Implicit boxing will happen whenever you use a value type - it will
be boxed when put into the ArrayList and unboxed when
referenced.
Since generics came in, this object has become obsolete and
would only be needed in .NET 1.0/1.1 code.
22. List<T>
The List C# data structure was introduced in the .NET Framework 2.0 as part of
the new set of generic collections.
The List<T> class is a generic equivalent type of ArrayList.
It implements the IList<T>generic interface by using an array whose size is
dynamically increased as required.
It keeps its elements in the memory as an array.
It can be extremely efficient data structure when it is necessary to add elements
fast, extract elements and access the elements by index. Still, it is pretty slow in
inserting and removing elements unless these elements are at the last position.
Represents a strongly typed list of objects that can be accessed by index.
Provides methods to search, sort, and manipulate lists.

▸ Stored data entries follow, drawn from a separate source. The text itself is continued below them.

===== config.mk =====
export PLATFORM = sky130hd
export DESIGN_NAME = gocfg_cmd
export DESIGN_NICKNAME = d
export VERILOG_FILES = /design/src/gocfg_pkg.sv /design/src/gocfg_cmd.sv
export SDC_FILE = /design/constraint.sdc
export NUM_CORES = 2
export LEC_CHECK = 0
export BUFFER_PORTS_ARGS = -buffer_cell sky130_fd_sc_hd__clkbuf_2
export CAP_MARGIN = 30
export CORE_UTILIZATION = 40
export CTS_CLUSTER_DIAMETER = 100
export CTS_CLUSTER_SIZE = 8
export DETAILED_ROUTE_END_ITERATION = 6
export PLACE_DENSITY = 0.64
export SYNTH_ARGS = -nofsm -noshare
export SYNTH_HDL_FRONTEND = slang
export SYNTH_SLANG_ARGS = --single-unit
export TNS_END_PERCENT = 1

===== constraint.sdc =====
create_clock -name clock_in -period 8.65 [get_ports clock_in]
set_input_delay 0.865 -clock clock_in [delete_from_list [all_inputs] [get_ports clock_in]]
set_output_delay 0.865 -clock clock_in [all_outputs]
set_load 0.02 [all_outputs]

Elements in this collection can be accessed using an integer index. Indexes in
this collection are zero-based.
23. Operations on List<T>
We already explained that the List<T> class uses an inner array for keeping
the elements and the array doubles its size when it gets overfilled. Such
implementation causes the following good and bad sides:
- The search by index is very fast – we can access with equal speed each
of the elements, regardless of the count of elements.
- The search for an element by value works with as many comparisons as
the count of elements (in the worst case), i.e. it is slow.
- Inserting and removing elements is a slow operation – when we add or
remove elements, especially if they are not in the end of the array, we
have to shift the rest of the elements and this is a slow operation.
- When adding a new element, sometimes we have to increase the
capacity of the array, which is a slow operation, but it happens seldom
and the average speed of insertion to List does not depend on the count
of elements, i.e. it works very fast.
24. Analysis of List
Ordering – Guaranteed
Contiguous –Yes
Direct access –Yes via index O(1)
Look up efficiency – O(1)
Best for small list where direct access is required
25. Linked List
A linked-list is a sequence of data structures which are connected together via
links.
Linked List is a sequence of links which contains items.
Each link contains a connection to another link. Linked list the second most used
data structure after array.
Following are important terms to understand the concepts of Linked List.
Link − Each Link of a linked list can store a data called an element.
Next − Each Link of a linked list contain a link to next link called Next.
LinkedList − A LinkedList contains the connection link to the first Link called First.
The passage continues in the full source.